Me and my friends growing up never really went out for a boogie or a dance.  We used to hit old men pubs for ales, find a large table and crowd round and make up silly injokes and debate the meaning of life.

So the majority of dancing I ever did was at gigs.  Now, the first rule of punk gigs is obviously the pogo, but as I soon learned that’s an enourmous effort to maintain, and not always feasible with people slamming around you or even the low ceiling of punk dives.  The mosh pit is the second go-to style of dancing, and of course the skank is trademarked by the ska and ska-punk genres.

The Mosh Pit
I quite quickly fell out of love with pits, inevitably because of the small size of venues meant all it takes is one or two dickheads to wade in, and the pit becomes less fun and more of a battle to not get too bruised.  And let’s not forget, when all’s said and done, we’re here to see a band (at least I believe so).  I remember casually dancing along to bands like UK Subs and then some huge psycjobilly or skinhead punk would throw their weight (usually with shirt off) looking to start something.  Now, as a skinny and (traditionally) scrawny fellow I can’t keep up, and nor would I want to.

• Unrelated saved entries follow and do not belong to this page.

[config.mk]
export PLATFORM = sky130hd
export DESIGN_NAME = mthd_detector
export DESIGN_NICKNAME = d
export VERILOG_FILES = /design/src/mthd_pkg.sv /design/src/mthd_detector.sv /design/src/mthd_axis_cmp.sv /design/src/mthd_debounce.sv
export VERILOG_INCLUDE_DIRS = /design/src
export SDC_FILE = /design/constraint.sdc
export NUM_CORES = 1
export LEC_CHECK = 0
export ABC_AREA = 1
export CORE_UTILIZATION = 65
export DETAILED_ROUTE_END_ITERATION = 12
export DONT_BUFFER_PORTS = 1
export MAX_ROUTING_LAYER = met4
export PLACE_DENSITY = 0.91
export SLEW_MARGIN = 25
export SYNTH_ARGS = -nofsm -noshare
export SYNTH_HDL_FRONTEND = slang
export SYNTH_HIERARCHICAL = 1
export SYNTH_SLANG_ARGS = --single-unit
[constraint.sdc]
create_clock -name CLK -period 9.2 [get_ports CLK]
set_input_delay 0.92 -clock CLK [delete_from_list [all_inputs] [get_ports CLK]]
set_output_delay 0.92 -clock CLK [all_outputs]
set_load 0.1 [all_outputs]
**config.mk**
```make
export PLATFORM = sky130hd
export DESIGN_NAME = pem_monitor
export DESIGN_NICKNAME = d
export VERILOG_FILES = /design/src/hdl/pem_pkg.sv /design/src/hdl/pem_monitor.sv
export SDC_FILE = /design/constraint.sdc
export NUM_CORES = 1
export LEC_CHECK = 0
export BUFFER_PORTS_ARGS = -buffer_cell sky130_fd_sc_hd__buf_2
export CORE_ASPECT_RATIO = 0.75
export CORE_MARGIN = 5
export CORE_UTILIZATION = 30
export DETAILED_ROUTE_END_ITERATION = 16
export GPL_ROUTABILITY_DRIVEN = 0
export GPL_TIMING_DRIVEN = 1
export PLACE_DENSITY_LB_ADDON = 0.05
export SYNTH_ARGS = -nofsm -noshare
export SYNTH_HDL_FRONTEND = slang
export SYNTH_SLANG_ARGS = --single-unit
```
**constraint.sdc**
```tcl
create_clock -name clk_in -period 25.9 [get_ports clk_in]
set_clock_uncertainty 0.05 [all_clocks]
set_input_delay 2.59 -clock clk_in [delete_from_list [all_inputs] [get_ports clk_in]]
set_output_delay 2.59 -clock clk_in [all_outputs]
set_load 0.1 [all_outputs]
```
### src/kvm_sel_pkg.sv
// Package with constants and types for the channel selection block.
// What this block does
// - Power-cycle auth port at least one second.
// - Auth path never shares keyboard/mouse paths.
// - Filter lists changed only by administrator.
// - Keep user and administrator roles distinct.
// - Keyboard key sequences never change channel.
// - Switch only on authorized mechanism requests.
// - Exactly one selection mechanism active.
// - Indicator always shows selected computer.
// - Keyboard and mouse always routed together.
// - Only identified keyboard/mouse get switched.
package kvm_sel_pkg;
  // Clock rate in Hz.
  localparam int unsigned CLK_HZ        = 10_000_000;
  // Least auth power-off time in milliseconds.
  localparam int unsigned AUTH_OFF_MS   = 1000;
  // Cycles for the power-off interval, with CLK_HZ/1000 truncated.
  localparam int unsigned AUTH_OFF_CYC  = (CLK_HZ / 1000) * AUTH_OFF_MS;
  // Channel index after reset.
  localparam logic [1:0]  CHAN_RESET    = 2'h0;
  // Filter list word after reset.
  localparam logic [7:0]  FILTER_RESET  = 8'h00;
  // Mechanism index after reset (front panel buttons).
  localparam logic [0:0]  MECH_RESET    = 1'h0;

  // Power sequencing states, Gray along the path.
  typedef enum logic [1:0] {
    PWR_ON  = 2'b00,
    PWR_OFF = 2'b01
  } pwr_state_e;
endpackage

Pits should be about respect.  Respeting that not everyone is as tough as you, and therefore toning it down.  The old addage is ‘If someone falls down, you pick them up’ but I’d like to hope people only fall down in the first place, not because you shoved them.  I recall a gig with The Skints where the crowd were eager to mosh even to the most chilled out vibes.  I stopped seeing mainstream bands I liked, such as The Coral or Happy Mondays, due to drunk blokes throwing their weight around when the music didn’t call for it.  The dancing is a repsonse to the music, not a reponse to your own egocentric ideas how to behave to impress (both in the sense physcially and astonishingly).


This is where I’m in my element.  I’m a naturaly bouncy person, my feet seem to have the talents of a Tigger (thoughy my mind at times become Eeyore).  Ska seemed eprfect for me, in fact for a long time, I could onlt ever listen to music with an off-beat tempo.  Skanking can still be intrustive, those flying kicks can hit low and high, but you can find your own space with your own groove, and there are different ways depebnding on the music of said band, and the atmosphere.  My girlfriend has a video of me somewhere dancing in the York streets after a demo to Capdown on the sound system.  Any excuse.

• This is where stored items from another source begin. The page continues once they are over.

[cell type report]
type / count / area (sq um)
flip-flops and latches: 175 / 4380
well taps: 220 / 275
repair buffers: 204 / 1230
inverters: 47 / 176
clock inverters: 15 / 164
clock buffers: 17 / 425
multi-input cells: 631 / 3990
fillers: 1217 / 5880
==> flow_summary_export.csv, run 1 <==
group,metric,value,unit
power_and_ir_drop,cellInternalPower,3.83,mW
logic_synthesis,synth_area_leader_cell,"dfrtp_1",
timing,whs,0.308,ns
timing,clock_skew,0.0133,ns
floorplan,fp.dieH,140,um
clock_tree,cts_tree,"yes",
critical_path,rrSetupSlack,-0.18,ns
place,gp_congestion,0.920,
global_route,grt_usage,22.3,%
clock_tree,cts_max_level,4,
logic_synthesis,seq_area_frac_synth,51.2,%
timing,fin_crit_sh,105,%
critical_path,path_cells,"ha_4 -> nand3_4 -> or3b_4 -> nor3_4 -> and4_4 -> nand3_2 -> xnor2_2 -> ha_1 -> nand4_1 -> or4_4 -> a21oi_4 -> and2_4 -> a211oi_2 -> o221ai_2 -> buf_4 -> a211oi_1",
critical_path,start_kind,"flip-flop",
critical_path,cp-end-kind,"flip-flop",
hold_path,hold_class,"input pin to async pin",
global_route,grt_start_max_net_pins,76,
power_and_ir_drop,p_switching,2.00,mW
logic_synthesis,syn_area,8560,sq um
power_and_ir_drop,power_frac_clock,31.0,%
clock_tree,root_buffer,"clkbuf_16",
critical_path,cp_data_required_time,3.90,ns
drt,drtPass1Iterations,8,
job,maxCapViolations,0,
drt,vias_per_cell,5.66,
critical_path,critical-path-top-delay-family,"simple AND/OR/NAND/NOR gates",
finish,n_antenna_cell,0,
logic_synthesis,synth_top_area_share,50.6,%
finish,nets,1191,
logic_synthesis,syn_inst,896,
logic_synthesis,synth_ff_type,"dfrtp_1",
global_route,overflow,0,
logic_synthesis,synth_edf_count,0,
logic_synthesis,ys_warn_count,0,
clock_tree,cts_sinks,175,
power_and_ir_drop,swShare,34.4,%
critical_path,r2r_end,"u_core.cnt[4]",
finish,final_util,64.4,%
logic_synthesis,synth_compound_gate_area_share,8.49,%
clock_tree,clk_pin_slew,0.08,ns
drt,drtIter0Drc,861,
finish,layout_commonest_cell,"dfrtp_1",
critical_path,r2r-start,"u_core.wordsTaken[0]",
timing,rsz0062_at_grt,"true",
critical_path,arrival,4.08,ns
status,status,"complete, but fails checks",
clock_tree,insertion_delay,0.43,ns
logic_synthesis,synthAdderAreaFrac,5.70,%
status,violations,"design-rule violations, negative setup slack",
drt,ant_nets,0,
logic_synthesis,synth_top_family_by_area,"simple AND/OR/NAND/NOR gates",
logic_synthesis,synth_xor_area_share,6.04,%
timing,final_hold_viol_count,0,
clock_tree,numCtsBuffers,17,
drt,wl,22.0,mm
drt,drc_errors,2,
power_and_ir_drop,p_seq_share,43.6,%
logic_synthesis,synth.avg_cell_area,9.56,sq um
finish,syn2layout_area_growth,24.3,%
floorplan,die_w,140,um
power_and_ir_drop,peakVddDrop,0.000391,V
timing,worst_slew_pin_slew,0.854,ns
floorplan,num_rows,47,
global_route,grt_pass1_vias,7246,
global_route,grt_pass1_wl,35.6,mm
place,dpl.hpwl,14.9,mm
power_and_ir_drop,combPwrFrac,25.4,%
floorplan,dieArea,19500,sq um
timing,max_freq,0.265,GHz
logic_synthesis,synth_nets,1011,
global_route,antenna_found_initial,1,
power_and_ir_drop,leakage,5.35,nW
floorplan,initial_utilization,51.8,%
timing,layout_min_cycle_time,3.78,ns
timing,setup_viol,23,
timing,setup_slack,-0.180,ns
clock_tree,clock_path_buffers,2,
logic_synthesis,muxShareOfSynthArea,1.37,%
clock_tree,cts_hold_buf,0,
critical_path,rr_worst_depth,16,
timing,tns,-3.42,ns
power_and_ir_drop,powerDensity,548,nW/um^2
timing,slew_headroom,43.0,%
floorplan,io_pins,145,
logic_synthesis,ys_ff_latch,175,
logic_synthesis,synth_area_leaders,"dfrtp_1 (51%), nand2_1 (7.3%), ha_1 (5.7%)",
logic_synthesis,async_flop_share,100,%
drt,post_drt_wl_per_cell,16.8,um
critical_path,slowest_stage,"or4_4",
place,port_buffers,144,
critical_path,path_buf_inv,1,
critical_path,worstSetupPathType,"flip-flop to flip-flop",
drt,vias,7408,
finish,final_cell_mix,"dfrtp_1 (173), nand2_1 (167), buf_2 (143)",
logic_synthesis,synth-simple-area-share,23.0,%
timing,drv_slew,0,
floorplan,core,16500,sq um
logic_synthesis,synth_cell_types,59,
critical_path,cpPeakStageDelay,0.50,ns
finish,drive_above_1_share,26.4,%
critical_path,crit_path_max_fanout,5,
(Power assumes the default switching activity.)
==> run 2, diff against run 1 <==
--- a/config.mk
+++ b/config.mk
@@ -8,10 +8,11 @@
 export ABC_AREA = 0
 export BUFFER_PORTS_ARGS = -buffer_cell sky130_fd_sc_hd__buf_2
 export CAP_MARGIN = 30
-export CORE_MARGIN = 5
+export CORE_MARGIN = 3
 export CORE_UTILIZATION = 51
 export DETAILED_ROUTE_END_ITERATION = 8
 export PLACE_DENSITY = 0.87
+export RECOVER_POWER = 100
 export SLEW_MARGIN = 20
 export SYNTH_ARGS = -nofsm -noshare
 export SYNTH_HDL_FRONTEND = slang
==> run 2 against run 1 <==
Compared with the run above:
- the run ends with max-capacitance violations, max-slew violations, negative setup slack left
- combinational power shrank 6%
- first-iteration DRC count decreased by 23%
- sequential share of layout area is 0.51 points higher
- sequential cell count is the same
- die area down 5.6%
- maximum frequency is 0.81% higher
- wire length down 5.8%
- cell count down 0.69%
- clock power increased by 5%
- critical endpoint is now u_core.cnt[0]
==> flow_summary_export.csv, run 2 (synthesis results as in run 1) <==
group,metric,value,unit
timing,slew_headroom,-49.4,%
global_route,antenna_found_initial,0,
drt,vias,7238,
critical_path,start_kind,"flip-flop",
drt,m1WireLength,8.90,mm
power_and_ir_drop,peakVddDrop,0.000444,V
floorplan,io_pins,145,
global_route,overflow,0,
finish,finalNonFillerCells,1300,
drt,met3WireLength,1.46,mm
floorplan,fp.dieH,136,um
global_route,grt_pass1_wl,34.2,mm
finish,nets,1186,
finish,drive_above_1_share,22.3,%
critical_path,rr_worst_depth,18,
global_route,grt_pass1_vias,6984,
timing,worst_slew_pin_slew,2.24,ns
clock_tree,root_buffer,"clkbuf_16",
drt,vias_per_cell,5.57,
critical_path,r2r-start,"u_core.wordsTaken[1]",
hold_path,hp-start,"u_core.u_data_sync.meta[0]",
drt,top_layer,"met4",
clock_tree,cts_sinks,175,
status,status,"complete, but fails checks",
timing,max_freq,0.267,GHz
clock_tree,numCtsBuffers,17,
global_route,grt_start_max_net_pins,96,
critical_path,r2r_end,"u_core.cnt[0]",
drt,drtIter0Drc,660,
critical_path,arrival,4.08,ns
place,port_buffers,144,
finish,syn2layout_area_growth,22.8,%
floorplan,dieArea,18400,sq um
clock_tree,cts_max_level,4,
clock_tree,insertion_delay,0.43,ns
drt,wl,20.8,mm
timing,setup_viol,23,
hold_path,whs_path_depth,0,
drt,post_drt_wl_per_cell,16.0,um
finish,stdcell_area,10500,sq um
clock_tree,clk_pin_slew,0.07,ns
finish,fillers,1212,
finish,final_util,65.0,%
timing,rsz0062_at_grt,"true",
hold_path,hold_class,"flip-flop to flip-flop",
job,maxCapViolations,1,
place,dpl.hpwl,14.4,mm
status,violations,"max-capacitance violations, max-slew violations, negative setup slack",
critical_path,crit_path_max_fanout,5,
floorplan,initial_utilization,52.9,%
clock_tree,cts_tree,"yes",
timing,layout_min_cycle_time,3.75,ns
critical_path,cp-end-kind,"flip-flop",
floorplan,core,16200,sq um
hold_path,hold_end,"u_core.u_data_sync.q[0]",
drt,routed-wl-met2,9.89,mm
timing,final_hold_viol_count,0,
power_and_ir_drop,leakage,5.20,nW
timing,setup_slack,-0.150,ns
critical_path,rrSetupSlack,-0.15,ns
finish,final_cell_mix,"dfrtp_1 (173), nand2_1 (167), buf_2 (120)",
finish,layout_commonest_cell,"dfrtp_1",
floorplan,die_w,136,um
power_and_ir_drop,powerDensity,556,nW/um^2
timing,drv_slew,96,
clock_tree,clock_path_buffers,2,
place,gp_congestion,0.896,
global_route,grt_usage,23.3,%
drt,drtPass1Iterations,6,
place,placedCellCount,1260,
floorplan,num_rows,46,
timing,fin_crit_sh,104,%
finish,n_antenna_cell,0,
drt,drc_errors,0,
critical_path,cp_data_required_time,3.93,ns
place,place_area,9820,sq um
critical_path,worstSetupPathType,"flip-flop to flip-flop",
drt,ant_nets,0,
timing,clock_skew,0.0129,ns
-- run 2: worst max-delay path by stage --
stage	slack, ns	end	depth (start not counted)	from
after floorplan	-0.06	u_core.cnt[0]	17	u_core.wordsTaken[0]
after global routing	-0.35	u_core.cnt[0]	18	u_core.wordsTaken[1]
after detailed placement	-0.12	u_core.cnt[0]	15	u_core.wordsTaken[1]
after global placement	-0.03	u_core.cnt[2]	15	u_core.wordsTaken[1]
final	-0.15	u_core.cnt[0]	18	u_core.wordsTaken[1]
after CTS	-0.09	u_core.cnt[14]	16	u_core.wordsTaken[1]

So why is dancing so important to me, why does it keep reappearing in my poems?  I have a whole poem about it in the form of If I can’t skank, it’s not be revolution and my tribute to Emma Goldman is partly due to her famous quote (which my poem is based from).

Well, I remmeber one of the first gigs I went to rocking out to a local band called All Sexy But Ginger, and just loving being in my own world fuelled by the chaotic tunes of ska-punk.  Physcially, I often hold msyelf close, duck down, hands in pockets, hunch over (expect when performing I hope).

That same expression is the same as whne I do a gig, and try and bring that energy.  Punk for me is partly about energy .  Bringing some passion which otherwise doesn’t exist in day-to-day life.  We are battling the day-to-day.  The mundane must be killed, so let’s fight that drudgery with some physcial movement!  And that’s why punk pits need to acknowlegde that people are finding their terms of expression, so double-check before you intrude upon them on the dancefloor.

So wap on the soul and groove those feet, listen to some psychobilly and swing those arms, get the disco blaring, head that head a’head bangin’ and see you in the pit!